Damn The Disc Jockeys (and other comedians): Resistance is Newsworthy


            
Damn The Disc Jockeys (and other comedians): Resistance is Newsworthy.
by Lisa Barr
           
             The October 5, 2010 New York Times article about the Chicago Tribune fails to link past U.S. news media failures with the crude infidels the Times only recently discovered inhabiting Chicago’s Tribune Tower.  As if the failed economic model of the U.S. mainstream media is something worth mourning.  This is what educators call a teaching moment.  The lesson concerns the need to resist a new spiral of silence regarding the lack of free speech for those resisting the U.S.’ increasingly anti-democratic society.  I speak as a person who ran screaming into the arms of television news for ‘sanity’ and the ability to tell a story with an extra minute’s time. In my defense, it seemed the thing to do after being literally thrown around a Houston newsroom by a wee-hours disc jockey upset that an obit piece featured comments from formerly blacklisted entertainers regarding the then-recently-expired Arthur Godfrey.  (The DJ REALLY liked Mr.
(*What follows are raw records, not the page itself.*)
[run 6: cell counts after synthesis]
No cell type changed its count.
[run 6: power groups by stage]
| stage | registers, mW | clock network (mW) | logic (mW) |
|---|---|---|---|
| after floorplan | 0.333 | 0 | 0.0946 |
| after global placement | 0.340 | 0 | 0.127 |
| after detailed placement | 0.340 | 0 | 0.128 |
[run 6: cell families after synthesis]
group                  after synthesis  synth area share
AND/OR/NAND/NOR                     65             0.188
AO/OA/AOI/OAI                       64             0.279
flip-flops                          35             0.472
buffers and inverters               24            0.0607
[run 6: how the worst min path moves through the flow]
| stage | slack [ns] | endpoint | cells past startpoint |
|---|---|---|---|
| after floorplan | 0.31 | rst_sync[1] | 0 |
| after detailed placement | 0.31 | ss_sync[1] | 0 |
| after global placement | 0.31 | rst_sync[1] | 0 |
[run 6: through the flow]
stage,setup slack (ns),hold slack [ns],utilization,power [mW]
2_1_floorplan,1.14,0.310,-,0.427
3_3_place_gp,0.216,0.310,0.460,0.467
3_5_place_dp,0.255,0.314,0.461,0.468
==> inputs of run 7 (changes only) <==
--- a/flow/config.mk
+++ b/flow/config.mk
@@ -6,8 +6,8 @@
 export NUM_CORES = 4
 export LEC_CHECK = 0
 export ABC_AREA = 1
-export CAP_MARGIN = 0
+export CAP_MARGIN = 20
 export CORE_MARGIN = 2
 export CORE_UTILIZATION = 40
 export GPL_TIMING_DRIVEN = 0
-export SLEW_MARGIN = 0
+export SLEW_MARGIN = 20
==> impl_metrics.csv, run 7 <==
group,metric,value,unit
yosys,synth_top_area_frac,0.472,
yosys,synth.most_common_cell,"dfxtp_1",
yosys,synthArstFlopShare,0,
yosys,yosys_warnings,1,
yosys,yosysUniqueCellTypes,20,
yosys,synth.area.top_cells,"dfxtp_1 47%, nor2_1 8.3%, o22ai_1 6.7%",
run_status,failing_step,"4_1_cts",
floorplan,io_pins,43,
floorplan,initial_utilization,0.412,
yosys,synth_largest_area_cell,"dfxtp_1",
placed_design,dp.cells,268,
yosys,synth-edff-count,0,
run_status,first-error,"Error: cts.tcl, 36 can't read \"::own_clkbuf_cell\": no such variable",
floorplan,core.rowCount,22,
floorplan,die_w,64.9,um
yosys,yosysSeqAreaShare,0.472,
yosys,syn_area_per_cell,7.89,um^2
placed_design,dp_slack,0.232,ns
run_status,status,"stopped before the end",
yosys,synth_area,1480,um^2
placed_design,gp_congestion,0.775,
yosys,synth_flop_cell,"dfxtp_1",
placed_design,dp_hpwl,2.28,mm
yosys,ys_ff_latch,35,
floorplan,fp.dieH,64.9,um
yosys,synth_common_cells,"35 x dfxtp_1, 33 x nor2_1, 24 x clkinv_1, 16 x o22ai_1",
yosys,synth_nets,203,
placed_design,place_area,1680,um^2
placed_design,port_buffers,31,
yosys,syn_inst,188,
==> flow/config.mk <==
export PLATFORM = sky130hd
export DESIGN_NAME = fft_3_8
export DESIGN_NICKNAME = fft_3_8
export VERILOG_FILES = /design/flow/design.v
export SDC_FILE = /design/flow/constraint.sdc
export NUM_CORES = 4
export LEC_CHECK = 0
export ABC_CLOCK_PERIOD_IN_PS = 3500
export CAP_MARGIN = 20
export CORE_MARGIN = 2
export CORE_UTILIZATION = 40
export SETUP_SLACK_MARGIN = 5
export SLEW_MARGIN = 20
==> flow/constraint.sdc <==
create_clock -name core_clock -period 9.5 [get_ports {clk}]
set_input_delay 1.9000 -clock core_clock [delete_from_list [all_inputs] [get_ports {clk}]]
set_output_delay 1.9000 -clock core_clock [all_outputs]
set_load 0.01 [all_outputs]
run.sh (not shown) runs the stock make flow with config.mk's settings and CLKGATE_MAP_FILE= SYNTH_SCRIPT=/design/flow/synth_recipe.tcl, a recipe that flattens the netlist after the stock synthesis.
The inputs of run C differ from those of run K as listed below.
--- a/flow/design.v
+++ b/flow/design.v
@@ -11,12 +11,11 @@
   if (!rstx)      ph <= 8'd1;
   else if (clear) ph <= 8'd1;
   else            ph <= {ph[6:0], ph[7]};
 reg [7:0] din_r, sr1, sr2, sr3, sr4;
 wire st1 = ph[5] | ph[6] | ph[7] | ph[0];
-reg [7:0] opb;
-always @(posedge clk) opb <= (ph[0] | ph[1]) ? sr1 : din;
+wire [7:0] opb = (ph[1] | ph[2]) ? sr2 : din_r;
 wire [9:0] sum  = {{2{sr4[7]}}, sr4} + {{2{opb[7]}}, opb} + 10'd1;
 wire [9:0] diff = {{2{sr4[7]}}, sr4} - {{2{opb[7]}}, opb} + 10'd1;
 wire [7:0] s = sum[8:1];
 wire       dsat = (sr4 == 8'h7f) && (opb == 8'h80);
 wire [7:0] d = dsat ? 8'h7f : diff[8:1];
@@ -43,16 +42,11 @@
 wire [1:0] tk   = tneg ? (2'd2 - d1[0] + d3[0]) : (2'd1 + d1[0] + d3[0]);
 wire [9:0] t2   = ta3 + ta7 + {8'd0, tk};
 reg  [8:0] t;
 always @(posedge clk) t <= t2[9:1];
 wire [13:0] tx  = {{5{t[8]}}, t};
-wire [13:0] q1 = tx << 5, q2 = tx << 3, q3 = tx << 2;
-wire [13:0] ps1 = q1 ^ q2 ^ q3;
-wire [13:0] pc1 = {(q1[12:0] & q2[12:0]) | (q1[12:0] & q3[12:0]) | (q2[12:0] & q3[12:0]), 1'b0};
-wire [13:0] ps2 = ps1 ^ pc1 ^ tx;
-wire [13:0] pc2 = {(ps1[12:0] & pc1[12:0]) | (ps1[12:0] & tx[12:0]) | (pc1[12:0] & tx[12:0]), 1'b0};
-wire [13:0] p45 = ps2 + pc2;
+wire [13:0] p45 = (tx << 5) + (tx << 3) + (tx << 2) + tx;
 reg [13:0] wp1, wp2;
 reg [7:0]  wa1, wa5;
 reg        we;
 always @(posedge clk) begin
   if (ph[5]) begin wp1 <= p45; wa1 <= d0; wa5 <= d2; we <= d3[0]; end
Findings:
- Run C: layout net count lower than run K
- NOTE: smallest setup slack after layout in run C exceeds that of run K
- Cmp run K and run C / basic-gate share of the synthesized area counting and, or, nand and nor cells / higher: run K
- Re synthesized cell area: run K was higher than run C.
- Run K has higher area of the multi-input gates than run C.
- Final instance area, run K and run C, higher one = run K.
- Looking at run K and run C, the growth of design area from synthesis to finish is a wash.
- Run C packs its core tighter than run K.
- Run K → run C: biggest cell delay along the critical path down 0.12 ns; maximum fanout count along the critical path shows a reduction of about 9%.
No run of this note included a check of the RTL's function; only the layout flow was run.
This is an optimization exercise on Yosys and OpenROAD, whose aim is small area, not a production implementation. The RTL was checked by simulation tests, not by an equivalence proof against the original design. No driver is modelled on the clock port, so clock power and skew are understated where the tree is cut down; a real chip needs a root buffer or a tree.

## branch garnet
==> flow/design.v <==
module uart_rx
  #(parameter CLKS_PER_BIT = 104)
  (
   input             i_Clock,
   input             i_Rst,
   input             i_Rx_Serial,
   output reg [15:0] o_Rx_Byte,
   output reg        square_wave,
   output reg        pin1,
   output reg        pin2
   );
  reg       r_Rx_Data;
  reg [3:0] r_Phase;
  reg [6:0] r_Count;         
  reg [7:0] r_Byte;
  reg       r_Hi_Done;       
  reg [23:0] counter;
  reg [15:0] steps;          
  reg [15:0] store;          
  reg [15:0] quot;
  reg [15:0] rem;
  wire idle    = (r_Phase == 4'd0);
  wire start   = (r_Phase == 4'd1);
  wire data    = (r_Phase >= 4'd2) && (r_Phase <= 4'd9);
  wire slot8   = (r_Phase == 4'd10);
  wire stopb   = (r_Phase == 4'd11);
  wire cleanup = (r_Phase == 4'd12);
  wire c_zero = (r_Count == 7'd0);
  wire c_top  = r_Count[6] & r_Count[5] & r_Count[2] & r_Count[1] & r_Count[0];
  wire adv_start = start & c_zero;
  wire adv_bit   = (data | slot8 | stopb) & c_zero;
  wire upd       = stopb & c_top;        
  always @(posedge i_Clock) begin
    if (i_Rst) begin
      r_Rx_Data <= 1'b1;
      r_Phase   <= 4'd0;
      r_Hi_Done <= 1'b0;
    end else begin
      r_Rx_Data <= i_Rx_Serial;
      if (idle) begin
        if (!r_Rx_Data) r_Phase <= 4'd1;
      end else if (adv_start) begin
        r_Phase <= r_Rx_Data ? 4'd0 : 4'd2;
      end else if (adv_bit | cleanup) begin
        r_Phase <= cleanup ? 4'd0 : r_Phase + 4'd1;
      end
      if (slot8 & c_zero) r_Hi_Done <= ~r_Hi_Done;
    end
  end
  always @(posedge i_Clock)
    r_Count <= idle ? 7'd51 : c_zero ? 7'd103 : r_Count - 7'd1;
  always @(posedge i_Clock)
    if (data & c_zero) r_Byte <= {r_Rx_Data, r_Byte[7:1]};
  always @(posedge i_Clock) begin
    if (i_Rst)
      o_Rx_Byte <= 16'd0;
    else if (upd) begin
      if (r_Hi_Done) o_Rx_Byte[15:8] <= r_Byte;
      else           o_Rx_Byte[7:0]  <= r_Byte;
    end
  end
  localparam [31:0] DIVIDEND = 32'd1800000;
  wire [15:0] divisor = r_Hi_Done ? {o_Rx_Byte[15:8], r_Byte} : {r_Byte, o_Rx_Byte[7:0]};
  wire        nbit    = ~r_Count[6] & ~r_Count[5] & DIVIDEND[r_Count[4:0]];
  wire [16:0] trial   = {rem, nbit};
  wire [17:0] borrow;
  wire [16:0] diff;
  assign borrow[0] = 1'b0;
  genvar gi;
  generate
    for (gi = 0; gi < 17; gi = gi + 1) begin : g_sub
      wire dv = (gi < 16) ? divisor[gi] : 1'b0;
      assign diff[gi]     = trial[gi] ^ dv ^ borrow[gi];
      assign borrow[gi+1] = (~trial[gi] & dv) | (~trial[gi] & borrow[gi]) | (dv & borrow[gi]);
    end
  endgenerate
  wire        qbit    = ~borrow[17];
  always @(posedge i_Clock) begin
    rem  <= slot8 ? (qbit ? diff[15:0] : trial[15:0]) : 16'd0;
    quot <= {quot[14:0], qbit};
    if (upd) store <= quot;
  end
  localparam [15:0] STEPS_SEED = 16'hFFFF;
  localparam [15:0] STEPS_STOP = 16'h9097;   
  wire rpm_zero = (o_Rx_Byte == 16'd0);
  wire [4:0] rl = o_Rx_Byte[4:0];
  wire rpm_small = (o_Rx_Byte[15:5] == 11'd0) && (rl != 5'd0) && (rl < 5'd28);
  wire [4:0] half_top =
      !rpm_small   ? 5'd0  :
      (rl == 5'd1) ? 5'd27 :
      (rl == 5'd2) ? 5'd13 :
      (rl == 5'd3) ? 5'd9  :
      (rl == 5'd4) ? 5'd6  :
      (rl == 5'd5) ? 5'd5  :
      (rl == 5'd6) ? 5'd4  :
      (rl <= 5'd9) ? 5'd3  :
      (rl <= 5'd13) ? 5'd2 : 5'd1;
  wire [20:0] half = {half_top, store};
  wire [21:0] cb;
  assign cb[0] = 1'b0;
  generate
    for (gi = 0; gi < 21; gi = gi + 1) begin : g_cmp
      assign cb[gi+1] = (~counter[gi] & half[gi]) | (~(counter[gi] ^ half[gi]) & cb[gi]);
    end
  endgenerate
  wire ge = rpm_zero ? (&counter)
                     : ((|counter[23:21]) | ~cb[21]);
  wire stop = (steps == STEPS_STOP);
  wire ev   = ge & ~stop;
  wire hi7  = (upd & r_Hi_Done) ? r_Byte[7] : o_Rx_Byte[15];
  always @(posedge i_Clock) begin
    if (i_Rst) begin
      counter     <= 24'd0;
      steps       <= STEPS_SEED;
      square_wave <= 1'b1;
      pin1        <= 1'b0;
      pin2        <= 1'b0;
    end else begin
      counter <= ev ? 24'd0 : counter + 24'd1;
      if (ev) begin
        square_wave <= ~square_wave;
        pin1        <= hi7;
        pin2        <= ~hi7;
        if (square_wave)
          steps <= {steps[14:0], steps[15] ^ steps[14] ^ steps[12] ^ steps[3]};
      end
    end
  end
endmodule
From an optimization exercise on the open Yosys and OpenROAD flow, aimed at small area; shortcuts taken in it are not production practice. The RTL was checked by simulation tests, not by an equivalence proof against the original design. The flow treats the clock pin as an ideal source. Dropping or thinning the clock tree relies on that and would not hold on a real chip. No activity file was given, so power comes from the tool's default toggle rates.

Design top, start of the top module:
module top(
	input i2s_clk,
	input i2s_data,
	input [3:0] addr_x,
	input [3:0] addr_y,
	input rst_n,
	output [5:0] row_num,
	output led_clk,
	output led_data,
	output led_lat,
	output led_oe
	);
Size: ~42 flip-flops, roughly 21 I/O pins.
Settings: LEC_CHECK=0, CAP_MARGIN=20, CORE_MARGIN=2, CORE_UTILIZATION=40, SLEW_MARGIN=20; clock period 8.0 ns.
standard.sh (not shown) runs the stock make flow with config.mk's settings and CLKGATE_MAP_FILE= SYNTH_SCRIPT=/design/flow/synth_recipe.tcl, a recipe that flattens the netlist after the stock synthesis.
==> flow/flow/run.sh <==
#!/bin/bash
# Standard ORFS layout with two changes: the port buffers use the smallest
# buffer, and clock tree synthesis may use one large cluster.
set -e
export BUFFER_PORTS_ARGS="-buffer_cell sky130_fd_sc_hd__buf_1"
export CTS_ARGS="-sink_clustering_enable -repair_clock_nets -root_buf sky130_fd_sc_hd__clkbuf_16 -buf_list sky130_fd_sc_hd__clkbuf_16 -sink_clustering_size 64 -sink_clustering_max_diameter 400 -dont_use_dummy_load"
bash standard.sh > standard.log 2>&1
==> next run, changes <==
==> flow/run.sh (new file) <==
#!/bin/bash
# synth_recipe.tcl (not shown) runs the flow's synth.tcl, then flattens the netlist and writes it again
# the make line also repeats each setting of config.mk as NAME=value (left out here)
make -C /OpenROAD-flow-scripts/flow DESIGN_CONFIG=/design/flow/config.mk WORK_HOME=/design/flow/orfs CLKGATE_MAP_FILE= SYNTH_SCRIPT=/design/flow/synth_recipe.tcl finish
--- a/flow/config.mk
+++ b/flow/config.mk
@@ -6,6 +6,7 @@
 export NUM_CORES = 4
 export LEC_CHECK = 0
+export ABC_AREA = 1
 export CAP_MARGIN = 20
 export CORE_MARGIN = 2
-export CORE_UTILIZATION = 40
+export CORE_UTILIZATION = 70
 export SLEW_MARGIN = 20
removed: flow/flow/run.sh
removed: flow/standard.sh
What happened: Design area increases by a few percent. Flip-flop and latch count is unchanged. Register-to-register slack improved by 0.25 ns. Critical path depth does not change. Count of clock-buffer cells in the layout increases by 2.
Godfrey).  
            Disc jockeys and news being like oil and water is no surprise.  But lest anyone kid themselves--with rare exceptions, U.S. news managers post World War II have almost always shared the same brutish pragmatism regarding the U.S. empire.  It’s why Esquire, Ramparts and the G.I. Resistance newspapers stood out (and prospered) during the Vietnam War.  I believe what the Times article really decries is the lack of elegant expression of support for Pax Americana.
            Michael Moore’s press conference in Montreal two years ago offered more insight into the economics of the rapid decline in jobs.  Moore explained that, unlike European or Japanese newspapers, U.S. news organs relied upon advertising for funding.  Andd, also unlike successful overseas outfits, U.S. media moguls eliminated key beats--a job in which a reporter routinely gets in the face of officialdom and does more than mere stenography.   Moore gave the example of the Baltimore Sun knifing through courts, crime, labor, and poverty beats.  They saved money.  But they ‘slit their own throats’ by eliminating the possibility their news outlet would possess any information vital enough to buy as opposed to ‘steal’ online.   And Moore made his point with a sense of humor:  “I don’t know if you’ve ever BEEN to Baltimore, but, CRIME? POVERTY?” 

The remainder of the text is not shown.